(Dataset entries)
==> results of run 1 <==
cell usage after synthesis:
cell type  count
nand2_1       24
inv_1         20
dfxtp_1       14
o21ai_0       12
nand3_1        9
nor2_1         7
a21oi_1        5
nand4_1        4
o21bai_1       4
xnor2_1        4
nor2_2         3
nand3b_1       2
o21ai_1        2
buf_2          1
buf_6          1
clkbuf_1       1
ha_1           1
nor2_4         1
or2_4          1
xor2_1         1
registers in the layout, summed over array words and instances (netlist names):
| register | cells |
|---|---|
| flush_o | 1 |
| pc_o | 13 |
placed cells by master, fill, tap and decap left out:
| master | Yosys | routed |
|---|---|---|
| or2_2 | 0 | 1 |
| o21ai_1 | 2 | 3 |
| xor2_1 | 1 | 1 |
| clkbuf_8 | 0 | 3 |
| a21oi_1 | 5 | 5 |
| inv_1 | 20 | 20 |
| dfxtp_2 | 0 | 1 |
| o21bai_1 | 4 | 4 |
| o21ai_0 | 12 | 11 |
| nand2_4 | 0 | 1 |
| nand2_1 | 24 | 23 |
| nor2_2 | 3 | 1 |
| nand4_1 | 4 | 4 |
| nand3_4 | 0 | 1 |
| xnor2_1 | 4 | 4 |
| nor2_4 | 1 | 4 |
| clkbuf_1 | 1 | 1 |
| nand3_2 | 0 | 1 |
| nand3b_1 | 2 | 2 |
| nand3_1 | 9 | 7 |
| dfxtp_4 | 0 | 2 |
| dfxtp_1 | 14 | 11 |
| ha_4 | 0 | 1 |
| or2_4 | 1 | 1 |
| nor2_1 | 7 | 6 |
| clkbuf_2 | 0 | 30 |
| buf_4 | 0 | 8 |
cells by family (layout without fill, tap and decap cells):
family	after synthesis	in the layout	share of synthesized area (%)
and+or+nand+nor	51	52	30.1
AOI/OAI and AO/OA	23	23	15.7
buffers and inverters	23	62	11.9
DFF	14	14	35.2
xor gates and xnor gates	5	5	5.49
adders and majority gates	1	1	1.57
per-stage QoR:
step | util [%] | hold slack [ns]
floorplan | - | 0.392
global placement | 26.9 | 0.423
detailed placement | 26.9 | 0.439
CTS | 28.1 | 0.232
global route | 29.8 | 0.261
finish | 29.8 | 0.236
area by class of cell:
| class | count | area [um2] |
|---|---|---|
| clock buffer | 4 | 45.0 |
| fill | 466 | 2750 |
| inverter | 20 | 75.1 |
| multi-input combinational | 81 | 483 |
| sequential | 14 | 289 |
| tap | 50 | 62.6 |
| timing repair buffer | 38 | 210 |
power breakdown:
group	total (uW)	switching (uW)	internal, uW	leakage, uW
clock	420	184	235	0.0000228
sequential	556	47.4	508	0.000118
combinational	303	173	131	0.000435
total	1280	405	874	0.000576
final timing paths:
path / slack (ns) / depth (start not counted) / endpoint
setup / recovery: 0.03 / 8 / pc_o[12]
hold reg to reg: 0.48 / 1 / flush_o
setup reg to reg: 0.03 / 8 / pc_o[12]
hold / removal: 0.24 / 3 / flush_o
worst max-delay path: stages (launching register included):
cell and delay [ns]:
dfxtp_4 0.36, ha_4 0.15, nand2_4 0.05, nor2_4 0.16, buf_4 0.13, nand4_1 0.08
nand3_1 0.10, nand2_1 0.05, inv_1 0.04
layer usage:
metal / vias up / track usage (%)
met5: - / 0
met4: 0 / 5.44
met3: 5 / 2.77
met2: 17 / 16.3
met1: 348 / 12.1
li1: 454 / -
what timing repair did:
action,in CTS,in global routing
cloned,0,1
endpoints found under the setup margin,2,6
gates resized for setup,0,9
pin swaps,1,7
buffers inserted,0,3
**src/rtl/lat_hist_pkg.sv**
```systemverilog
package lat_hist_pkg;

  localparam int NUM_BOUNDED = 8;
  localparam int NUM_BINS    = NUM_BOUNDED + 1;
  localparam int BIN_IDX_W   = $clog2(NUM_BINS);

  // Inclusive upper latency limit of each bounded bin, lowest index first.
  function automatic logic [31:0] binLimit(input int idx);
    case (idx)
      0:       binLimit = 32'd1;
      1:       binLimit = 32'd2;
      2:       binLimit = 32'd5;
      3:       binLimit = 32'd10;
      4:       binLimit = 32'd20;
      5:       binLimit = 32'd50;
      6:       binLimit = 32'd100;
      default: binLimit = 32'd1000;
    endcase
  endfunction

  // Strobes from classification control to the counter bank.
  typedef struct packed {
    logic                 clrAll;
    logic                 bump;
    logic [BIN_IDX_W-1:0] binSel;
  } histCmd_t;

endpackage

```
**src/rtl/lat_hist_ctrl.sv**
```systemverilog
module lat_hist_ctrl
  import lat_hist_pkg::*;
#(
  parameter int TS_W = 16
) (
  input  logic [TS_W-1:0] armedStamp,
  input  logic [TS_W-1:0] serviceStamp,
  input  logic            serviceStrobe,
  input  logic            clearReq,
  output histCmd_t        cmd
);

  logic [TS_W-1:0]      latency;
  logic [31:0]          latWide;
  logic [BIN_IDX_W-1:0] chosen;

  // Wraps naturally at TS_W bits.
  assign latency = serviceStamp - armedStamp;
  assign latWide = 32'(latency);

  // Scan downward so the lowest matching index is the last one written.
  always_comb begin
    chosen = BIN_IDX_W'(NUM_BOUNDED);
    for (int i = NUM_BOUNDED - 1; i >= 0; i--) begin
      if (latWide <= binLimit(i)) chosen = BIN_IDX_W'(i);
    end
  end

  always_comb begin
    cmd.clrAll = clearReq;
    cmd.bump   = serviceStrobe & ~clearReq;
    cmd.binSel = chosen;
  end

endmodule

```
**src/rtl/lat_hist_bank.sv**
```systemverilog
module lat_hist_bank
  import lat_hist_pkg::*;
#(
  parameter int CNT_W = 32
) (
  input  logic                 clk,
  input  logic                 rstN,
  input  histCmd_t             cmd,
  input  logic [BIN_IDX_W-1:0] rdIdx,
  output logic [CNT_W-1:0]     rdData,
  output logic [CNT_W-1:0]     binCount [NUM_BINS]
);

  localparam logic [CNT_W-1:0] SAT_VAL = {CNT_W{1'b1}};

  for (genvar g = 0; g < NUM_BINS; g++) begin : gBin
    logic hit;
    assign hit = cmd.bump && (cmd.binSel == BIN_IDX_W'(g));

    always_ff @(posedge clk or negedge rstN) begin
      if (!rstN) begin
        binCount[g] <= '0;
      end else if (cmd.clrAll) begin
        binCount[g] <= '0;
      end else if (hit && (binCount[g] != SAT_VAL)) begin
        binCount[g] <= binCount[g] + 1'b1;
      end
    end
  end

  always_comb begin
    rdData = '0;
    if (rdIdx < BIN_IDX_W'(NUM_BINS)) rdData = binCount[rdIdx];
  end

endmodule

```
**src/rtl/latency_histogram.sv**
```systemverilog
module latency_histogram
  import lat_hist_pkg::*;
#(
  parameter int TS_W  = 16,
  parameter int CNT_W = 32
) (
  input  logic                 clk,
  input  logic                 rstN,
  input  logic [TS_W-1:0]      armedStamp,
  input  logic [TS_W-1:0]      serviceStamp,
  input  logic                 serviceStrobe,
  input  logic                 clearReq,
  input  logic [BIN_IDX_W-1:0] rdIdx,
  output logic [CNT_W-1:0]     rdData
);

  histCmd_t   cmd;
  logic [CNT_W-1:0] binCount [NUM_BINS];

  lat_hist_ctrl #(.TS_W(TS_W)) u_ctrl (
    .armedStamp   (armedStamp),
    .serviceStamp (serviceStamp),
    .serviceStrobe(serviceStrobe),
    .clearReq     (clearReq),
    .cmd          (cmd)
  );

  lat_hist_bank #(.CNT_W(CNT_W)) u_bank (
    .clk     (clk),
    .rstN    (rstN),
    .cmd     (cmd),
    .rdIdx   (rdIdx),
    .rdData  (rdData),
    .binCount(binCount)
  );

endmodule

```
**config.mk**
```make
export PLATFORM = sky130hd
export DESIGN_NAME = latency_histogram
export DESIGN_NICKNAME = d
export VERILOG_FILES = /design/src/rtl/lat_hist_pkg.sv /design/src/rtl/lat_hist_ctrl.sv /design/src/rtl/lat_hist_bank.sv /design/src/rtl/latency_histogram.sv
export SDC_FILE = /design/constraint.sdc
export NUM_CORES = 1
export LEC_CHECK = 0
export BUFFER_PORTS_ARGS = -buffer_cell sky130_fd_sc_hd__buf_2
export CORE_ASPECT_RATIO = 0.7
export CORE_MARGIN = 8
export CORE_UTILIZATION = 30
export CTS_CLUSTER_DIAMETER = 150
export CTS_CLUSTER_SIZE = 28
export DETAILED_ROUTE_END_ITERATION = 6
export GPL_TIMING_DRIVEN = 0
export PLACE_DENSITY_LB_ADDON = 0.12
export RECOVER_POWER = 100
export SLEW_MARGIN = 10
export SYNTH_ARGS = -nofsm -noshare
export SYNTH_HDL_FRONTEND = slang
export SYNTH_SLANG_ARGS = --single-unit
```
**constraint.sdc**
```tcl
create_clock -name clk -period 3.75 [get_ports clk]
set_input_delay 0.1875 -clock clk [delete_from_list [all_inputs] [get_ports clk]]
set_output_delay 0.1875 -clock clk [all_outputs]
set_load 0.1 [all_outputs]
```
==> summary.log <==
qor: setup_path.critical_path.startpoint_type register
qor: synthesis.yosysWarningCount 0
qor: place.port_buf_inserts 69
qor: detailed_routing.routed_wl 81.2 mm
qor: sta.final_min_period_over_clock_period 97.2%
qor: floorplan.io_pins 72
qor: cells_and_area.layout-area-overhead-vs-synth 13.2%
qor: setup_path.worstPathRequired 4.13 ns
qor: sta.slew_at_the_pin_with_the_worst_max_slew_slack 2.09 ns
qor: power.power_density 279 nW/um2
qor: power.cell_internal_pwr 4130 uW
qor: synthesis.synthFlopType sky130_fd_sc_hd__dfrtp_1
qor: sta.max_slew_margin -39.3%
qor: floorplan.fp-row-count 77
qor: setup_path.worstSetupPathType reg2reg
qor: status.outcome complete, but fails checks
qor: synthesis.synth.net_count 2243
qor: power.pwr-share-clk 32.0%
qor: detailed_routing.drt_drc_violations_left 0
qor: flow_run.cap_viol_max_count 1
qor: clock_tree.clkSinkCount 288
qor: clock_tree.clockBufferDepth 3
qor: synthesis.syn-mean-instance-area 8.76 um2
qor: synthesis.synthMostInstantiatedCell sky130_fd_sc_hd__dfrtp_1
qor: cells_and_area.num-nets-final 2349
qor: clock_tree.clk_root_buffer_cell sky130_fd_sc_hd__clkbuf_16
qor: sta.rsz0062_at_grt true
qor: global_routing.wire_length_of_the_first_global_routing_pass 119 mm
qor: detailed_routing.drt_pass1_iterations 5
qor: synthesis.syn_inst 2178
qor: power.share_comb_of_total_power 16.3%
qor: synthesis.synth_top_cell_area_share 37.8%
qor: clock_tree.clk_transition_reported_paths 0.12 ns
qor: floorplan.start_util 30.3%
qor: power.netSwitchingFraction 31.5%
qor: sta.drv_slew 70
qor: floorplan.dieHeight 227 um
qor: floorplan.floorplan.die.width 317 um
qor: clock_tree.h_tree_level_count 1
qor: setup_path.arrival 4.02 ns
qor: cells_and_area.largest_registers u_bank.binCount x288
qor: global_routing.grt_antenna_before_repair 2
qor: cells_and_area.drive_gt1_share 14.9%
qor: power.power.net_switching 1900 uW
qor: sta.skew 0.0347 ns
qor: sta.whs 0.355 ns
qor: power.totalPowerFinal 6020 uW
qor: synthesis.ys_top_cells_by_count sky130_fd_sc_hd__dfrtp_1, sky130_fd_sc_hd__nand2_1, sky130_fd_sc_hd__nor2_1
qor: detailed_routing.vias 18400
qor: global_routing.grt_pass1_vias 17100
qor: sta.setup_viol 0
qor: cells_and_area.fin_area 21600 um2
qor: cells_and_area.final-seq-area 7210 um2
qor: clock_tree.tritoncts_clock_tree yes
qor: sta.timing.final.crit_period 3.65 ns
qor: power.irDropWorstVdd 0.000222 V
qor: synthesis.ys_seq_elements 288
qor: floorplan.core_region_area 63000 um2
qor: global_routing.grtUsageTotal 21.8%
qor: place.detailedPlacementHpwl 62.4 mm
qor: sta.setup_total_negative_slack 0 ns
qor: global_routing.maximum_number_of_pins_on_one_net_before_global_route_repair 83
qor: sta.max_clock_freq 274 MHz
qor: synthesis.synth_cell_type_count 79
qor: setup_path.critPathMaxFanout 10
qor: setup_path.timing.critical_path.to_type register
qor: synthesis.ys_async_sr_fraction 100%
qor: detailed_routing.wire_per_inst 26.1 um
qor: cells_and_area.largest_register u_bank.binCount
qor: cells_and_area.area_of_the_multi_input_gates 11500 um2
qor: synthesis.synth-edff-count 0
qor: global_routing.grt_overflow 0
qor: synthesis.synth_top_area_cell sky130_fd_sc_hd__dfrtp_1
qor: detailed_routing.detail_route.vias_per_cell 5.90
qor: cells_and_area.largest_register_ff_count 288
qor: power.seq_power_share 51.6%
qor: synthesis.netlist_area 19100 um2
qor: synthesis.synth.top_cells.by_area sky130_fd_sc_hd__dfrtp_1, sky130_fd_sc_hd__mux4_2, sky130_fd_sc_hd__a21oi_1
qor: place.placement.cell_area 20700 um2
qor: hold_path.timing.hold.worst.class in2reg
qor: detailed_routing.initialDrtViolationCount 2128
qor: cells_and_area.fill_cells 6596
qor: detailed_routing.antenna_violating_nets_post_route 0
qor: floorplan.die_area 72000 um2
qor: power.power_leakage 0.00805 uW
qor: sta.hold_viol 0
qor: place.gpl.final_weighted_congestion 0.945
qor: status.failed_checks max-capacitance violations, max-slew violations
qor: clock_tree.cts_buffers 14
qor: synthesis.yosysSeqAreaShare 37.8%
qor: clock_tree.clock_latency 0.54 ns
## what timing repair did
action                                 CTS  global route
hold buffers                             1             0
endpoints found under the hold margin   67             0
setup buffers                            6            15
setup endpoints to repair              275           213
gates resized for setup                 57            63
pin swaps                                4            12
## power by group through the flow
stage | logic (uW) | clock network (uW) | registers, uW
after floorplan | 512 | 0 | 3170
after global placement | 866 | 0 | 3170
after detailed placement | 894 | 0 | 3170
after CTS | 940 | 1970 | 3110
after global routing | 1050 | 2060 | 3110
final | 985 | 1930 | 3110
## worst paths after layout
check / to / from / cells past startpoint / slack [ns]
setup / recovery: u_bank.binCount[161] / u_bank.binCount[165] / 12 / 0.10
hold / removal: u_bank.binCount[17] / clearReq / 5 / 0.36
setup reg to reg: u_bank.binCount[161] / u_bank.binCount[165] / 12 / 0.10
hold reg to reg: u_bank.binCount[8] / u_bank.binCount[8] / 1 / 0.51
max in group asynchronous: u_bank.binCount[95] / rstN / 3 / 0.72
min in group asynchronous: u_bank.binCount[184] / rstN / 2 / 0.74
## cell families after synthesis
logic type | after synthesis | synth area share (%)
compound gates | 463 | 14.8
fa+ha+maj | 25 | 1.68
flops | 288 | 37.8
buf+inv | 219 | 4.45
simple gates | 968 | 27.3
xor+xnor | 103 | 4.73
mux | 112 | 9.31
## through the flow
step           setup WS [ns]  util (%)  std cells
2_1_floorplan       -0.00632         -       2178
3_3_place_gp           -3.78      32.6       3076
3_5_place_dp           -1.88      32.8       3080
4_1_cts               -0.239      33.9       3100
5_1_grt              -0.0748      34.3       3113
6_report               0.104      34.3       3115
## final cells by class
cell class	instances	area share, %
antenna	2	0.0232
buffer	132	2.82
clock buffer	15	1.74
clock inverter	1	0.0927
inverter	82	1.43
multi-input combinational	1671	53.1
sequential	288	33.4
tap	829	4.80
timing repair buffer	95	2.63
## cell usage in the layout, fill, tap and decap left out, types with 13 or more instances in the layout
master / count
sky130_fd_sc_hd__a21oi_1: 163
sky130_fd_sc_hd__and2_1: 19
sky130_fd_sc_hd__and3_1: 45
sky130_fd_sc_hd__and4_1: 23
sky130_fd_sc_hd__buf_2: 77
sky130_fd_sc_hd__buf_4: 23
sky130_fd_sc_hd__clkbuf_1: 81
sky130_fd_sc_hd__clkbuf_16: 15
sky130_fd_sc_hd__clkbuf_2: 26
sky130_fd_sc_hd__dfrtp_1: 288
sky130_fd_sc_hd__ha_1: 24
sky130_fd_sc_hd__inv_1: 81
sky130_fd_sc_hd__mux2_2: 34
sky130_fd_sc_hd__mux2i_1: 27
sky130_fd_sc_hd__mux4_2: 49
sky130_fd_sc_hd__nand2_1: 188
sky130_fd_sc_hd__nand3_1: 113
sky130_fd_sc_hd__nand4_1: 72
sky130_fd_sc_hd__nor2_1: 166
sky130_fd_sc_hd__nor2b_1: 28
sky130_fd_sc_hd__nor3_1: 28
sky130_fd_sc_hd__nor4_1: 53
sky130_fd_sc_hd__o21a_1: 13
sky130_fd_sc_hd__o21ai_0: 108
sky130_fd_sc_hd__o21ai_1: 19
sky130_fd_sc_hd__o22ai_1: 17
sky130_fd_sc_hd__o31ai_1: 43
sky130_fd_sc_hd__o31ai_2: 16
sky130_fd_sc_hd__or2_2: 18
sky130_fd_sc_hd__or3_1: 101
sky130_fd_sc_hd__or4_1: 51
sky130_fd_sc_hd__xnor2_1: 66
sky130_fd_sc_hd__xor2_1: 34
## worst max-delay path, cell delays in order, from the launching register on
cell and delay [ns]:
sky130_fd_sc_hd__dfrtp_1 0.56, sky130_fd_sc_hd__and4_1 0.29, sky130_fd_sc_hd__nand3_1 0.21, sky130_fd_sc_hd__nor3_4 0.42, sky130_fd_sc_hd__nand2_1 0.14, sky130_fd_sc_hd__nor4_1 0.48, sky130_fd_sc_hd__or2_2 0.23, sky130_fd_sc_hd__or3_1 0.10
sky130_fd_sc_hd__clkbuf_1 0.23, sky130_fd_sc_hd__buf_2 0.30, sky130_fd_sc_hd__clkbuf_4 0.27, sky130_fd_sc_hd__mux2i_1 0.20, sky130_fd_sc_hd__nor2_1 0.05
## layer usage
layer	vias to the layer above	global-route usage, %	wire length [um]
li1	8284	-	-
met1	9269	35.2	41200
met2	760	28.8	30600
met3	73	4.72	7650
met4	0	4.41	1690
met5	-	0	0
Power figures use the tool's default switching activity.
**config.mk**
```make
export PLATFORM = sky130hd
export DESIGN_NAME = slp_link_quiesce_seq
export DESIGN_NICKNAME = d
export VERILOG_FILES = /design/src/rtl/slp_seq_pkg.sv /design/src/rtl/slp_ctl_port.sv /design/src/rtl/slp_port_track.sv /design/src/rtl/slp_wait_timer.sv /design/src/rtl/slp_link_quiesce_seq.sv
export SDC_FILE = /design/constraint.sdc
export NUM_CORES = 1
export LEC_CHECK = 0
export CAP_MARGIN = 20
export CORE_ASPECT_RATIO = 1.5
export CORE_MARGIN = 2
export CORE_UTILIZATION = 35
export CTS_BUF_LIST = sky130_fd_sc_hd__clkbuf_4
export CTS_CLUSTER_DIAMETER = 120
export DETAILED_ROUTE_END_ITERATION = 6
export DONT_BUFFER_PORTS = 1
export PLACE_DENSITY = 0.52
export SETUP_SLACK_MARGIN = 0.15
export SYNTH_ARGS = -nofsm -noshare
export SYNTH_HDL_FRONTEND = slang
export SYNTH_SLANG_ARGS = --single-unit
export TNS_END_PERCENT = 10
```
**constraint.sdc**
```tcl
create_clock -name clk -period 4.9 [get_ports clk]
set_clock_uncertainty 0.05 [all_clocks]
set_input_delay 1.225 -clock clk [delete_from_list [all_inputs] [get_ports clk]]
set_output_delay 1.225 -clock clk [all_outputs]
set_load 0.03 [all_outputs]
```
===== src/rtl/irq_addr_decode.sv =====
module irq_addr_decode
  import irq_bank_pkg::*;
#(
  parameter int unsigned ADDR_W = 8
) (
  input  logic [ADDR_W-1:0] addr,
  output bank_sel_e         sel
);
  logic [ADDR_W-1:0] word_idx;

  always_comb begin
    word_idx = addr >> WORD_LSB;
    sel      = SEL_NONE;
    if (addr[WORD_LSB-1:0] == '0) begin
      if (word_idx == ADDR_W'(0)) sel = SEL_EN;
      else if (word_idx == ADDR_W'(1)) sel = SEL_CTRL;
      else if (word_idx == ADDR_W'(2)) sel = SEL_STAT;
    end
  end
endmodule


===== src/rtl/irq_wclr_field.sv =====
module irq_wclr_field #(
  parameter int unsigned W       = 1,
  parameter logic [W-1:0] INIT   = '0,
  parameter logic        CLR_POL = 1'b1
) (
  input  logic         clk,
  input  logic         rst_n,
  input  logic         wr_en,
  input  logic [W-1:0] wdata,
  input  logic [W-1:0] wmask,
  input  logic [W-1:0] hw_set,
  output logic [W-1:0] q
);
  logic [W-1:0] clr_hit;
  logic [W-1:0] q_d;
  logic         q_en;

  always_comb begin
    clr_hit = {W{wr_en}} & wmask & ~(wdata ^ {W{CLR_POL}});
    q_d     = (q & ~clr_hit) | hw_set;
    q_en    = |(clr_hit | hw_set);
  end

  always_ff @(posedge clk or negedge rst_n) begin
    if (!rst_n)    q <= INIT;
    else if (q_en) q <= q_d;
  end
endmodule


===== src/rtl/irq_wset_field.sv =====
module irq_wset_field #(
  parameter int unsigned W       = 1,
  parameter logic [W-1:0] INIT   = '0,
  parameter logic        SET_POL = 1'b1
) (
  input  logic         clk,
  input  logic         rst_n,
  input  logic         wr_en,
  input  logic [W-1:0] wdata,
  input  logic [W-1:0] wmask,
  input  logic [W-1:0] hw_clr,
  output logic [W-1:0] q
);
  logic [W-1:0] set_hit;
  logic [W-1:0] q_d;
  logic         q_en;

  always_comb begin
    set_hit = {W{wr_en}} & wmask & ~(wdata ^ {W{SET_POL}});
    q_d     = (q & ~hw_clr) | set_hit;
    q_en    = |(set_hit | hw_clr);
  end

  always_ff @(posedge clk or negedge rst_n) begin
    if (!rst_n)    q <= INIT;
    else if (q_en) q <= q_d;
  end
endmodule


===== src/rtl/irq_rw_field.sv =====
module irq_rw_field #(
  parameter int unsigned W     = 1,
  parameter logic [W-1:0] INIT = '0
) (
  input  logic         clk,
  input  logic         rst_n,
  input  logic         wr_en,
  input  logic [W-1:0] wdata,
  input  logic [W-1:0] wmask,
  output logic [W-1:0] q
);
  logic [W-1:0] hit;
  logic [W-1:0] q_d;
  logic         q_en;

  always_comb begin
    hit  = {W{wr_en}} & wmask;
    q_d  = (q & ~hit) | (wdata & hit);
    q_en = |hit;
  end

  always_ff @(posedge clk or negedge rst_n) begin
    if (!rst_n)    q <= INIT;
    else if (q_en) q <= q_d;
  end
endmodule


===== src/rtl/irq_combine.sv =====
module irq_combine #(
  parameter int unsigned N = 1
) (
  input  logic         clk,
  input  logic         rst_n,
  input  logic [N-1:0] enable,
  input  logic [N-1:0] status,
  output logic         irq
);
  logic irq_d;

  always_comb irq_d = |(enable & status);

  always_ff @(posedge clk or negedge rst_n) begin
    if (!rst_n) irq <= 1'b0;
    else        irq <= irq_d;
  end
endmodule


===== src/rtl/irq_status_bank.sv =====
module irq_status_bank
  import irq_bank_pkg::*;
#(
  parameter int unsigned ADDR_W    = 8,
  parameter int unsigned DATA_W    = 32,
  parameter int unsigned NUM_SRC   = 2,
  parameter int unsigned HI_LSB    = 16,
  parameter logic [2*NUM_SRC-1:0] EN_INIT   = '0,
  parameter logic [2*NUM_SRC-1:0] CTRL_INIT = '0,
  parameter logic [2*NUM_SRC-1:0] STAT_INIT = '0
) (
  input  logic                 clk,
  input  logic                 rst_n,
  input  logic                 cmd_valid,
  input  logic                 cmd_write,
  input  logic [ADDR_W-1:0]    cmd_addr,
  input  logic [DATA_W-1:0]    cmd_wdata,
  input  logic [DATA_W-1:0]    cmd_wmask,
  output logic [DATA_W-1:0]    rd_data,
  input  logic [2*NUM_SRC-1:0] stat_set_hw,
  input  logic [2*NUM_SRC-1:0] ctrl_clr_hw,
  output logic [2*NUM_SRC-1:0] ctrl_value,
  output logic                 irq
);
  localparam int unsigned NV     = 2 * NUM_SRC;
  localparam int unsigned GROUPS = 2;

  logic          rst_n_sync;
  bank_sel_e     sel;
  logic          wr_cmd;
  logic [NV-1:0] en_q;
  logic [NV-1:0] ctrl_q;
  logic [NV-1:0] stat_q;

  irq_rst_sync u_rst_sync (
    .clk        (clk),
    .rst_n      (rst_n),
    .rst_n_sync (rst_n_sync)
  );

  irq_addr_decode #(.ADDR_W(ADDR_W)) u_decode (
    .addr (cmd_addr),
    .sel  (sel)
  );

  assign wr_cmd = cmd_valid & cmd_write;

  for (genvar g = 0; g < GROUPS; g++) begin : g_grp
    localparam int unsigned LANE = (g == 0) ? 0 : HI_LSB;
    localparam logic        POL  = (g == 0) ? 1'b1 : 1'b0;

    irq_rw_field #(
      .W    (NUM_SRC),
      .INIT (EN_INIT[g*NUM_SRC +: NUM_SRC])
    ) u_en (
      .clk   (clk),
      .rst_n (rst_n_sync),
      .wr_en (wr_cmd && sel == SEL_EN),
      .wdata (cmd_wdata[LANE +: NUM_SRC]),
      .wmask (cmd_wmask[LANE +: NUM_SRC]),
      .q     (en_q[g*NUM_SRC +: NUM_SRC])
    );

    irq_wset_field #(
      .W       (NUM_SRC),
      .INIT    (CTRL_INIT[g*NUM_SRC +: NUM_SRC]),
      .SET_POL (POL)
    ) u_ctrl (
      .clk    (clk),
      .rst_n  (rst_n_sync),
      .wr_en  (wr_cmd && sel == SEL_CTRL),
      .wdata  (cmd_wdata[LANE +: NUM_SRC]),
      .wmask  (cmd_wmask[LANE +: NUM_SRC]),
      .hw_clr (ctrl_clr_hw[g*NUM_SRC +: NUM_SRC]),
      .q      (ctrl_q[g*NUM_SRC +: NUM_SRC])
    );

    irq_wclr_field #(
      .W       (NUM_SRC),
      .INIT    (STAT_INIT[g*NUM_SRC +: NUM_SRC]),
      .CLR_POL (POL)
    ) u_stat (
      .clk    (clk),
      .rst_n  (rst_n_sync),
      .wr_en  (wr_cmd && sel == SEL_STAT),
      .wdata  (cmd_wdata[LANE +: NUM_SRC]),
      .wmask  (cmd_wmask[LANE +: NUM_SRC]),
      .hw_set (stat_set_hw[g*NUM_SRC +: NUM_SRC]),
      .q      (stat_q[g*NUM_SRC +: NUM_SRC])
    );
  end

  if (NV > 0) begin : g_irq
    irq_combine #(.N(NV)) u_combine (
      .clk    (clk),
      .rst_n  (rst_n_sync),
      .enable (en_q),
      .status (stat_q),
      .irq    (irq)
    );
  end else begin : g_no_irq
    assign irq = 1'b0;
  end

  always_comb begin
    logic [NV-1:0] pick;
    case (sel)
      SEL_EN:   pick = en_q;
      SEL_CTRL: pick = ctrl_q;
      SEL_STAT: pick = stat_q;
      default:  pick = '0;
    endcase
    rd_data                   = '0;
    rd_data[0 +: NUM_SRC]      = pick[0 +: NUM_SRC];
    rd_data[HI_LSB +: NUM_SRC] = pick[NUM_SRC +: NUM_SRC];
  end

  assign ctrl_value = ctrl_q;
endmodule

PROBLEM TO WORK ON
From the records above, transcribe without alteration every line from the one with "hold / removal: 0.24 / 3 / flush_o" to the one with "met4: 0 / 5.44", inclusive.

RESULT OF THIS TASK
hold / removal: 0.24 / 3 / flush_o
worst max-delay path: stages (launching register included):
cell and delay [ns]:
dfxtp_4 0.36, ha_4 0.15, nand2_4 0.05, nor2_4 0.16, buf_4 0.13, nand4_1 0.08
nand3_1 0.10, nand2_1 0.05, inv_1 0.04
layer usage:
metal / vias up / track usage (%)
met5: - / 0
met4: 0 / 5.44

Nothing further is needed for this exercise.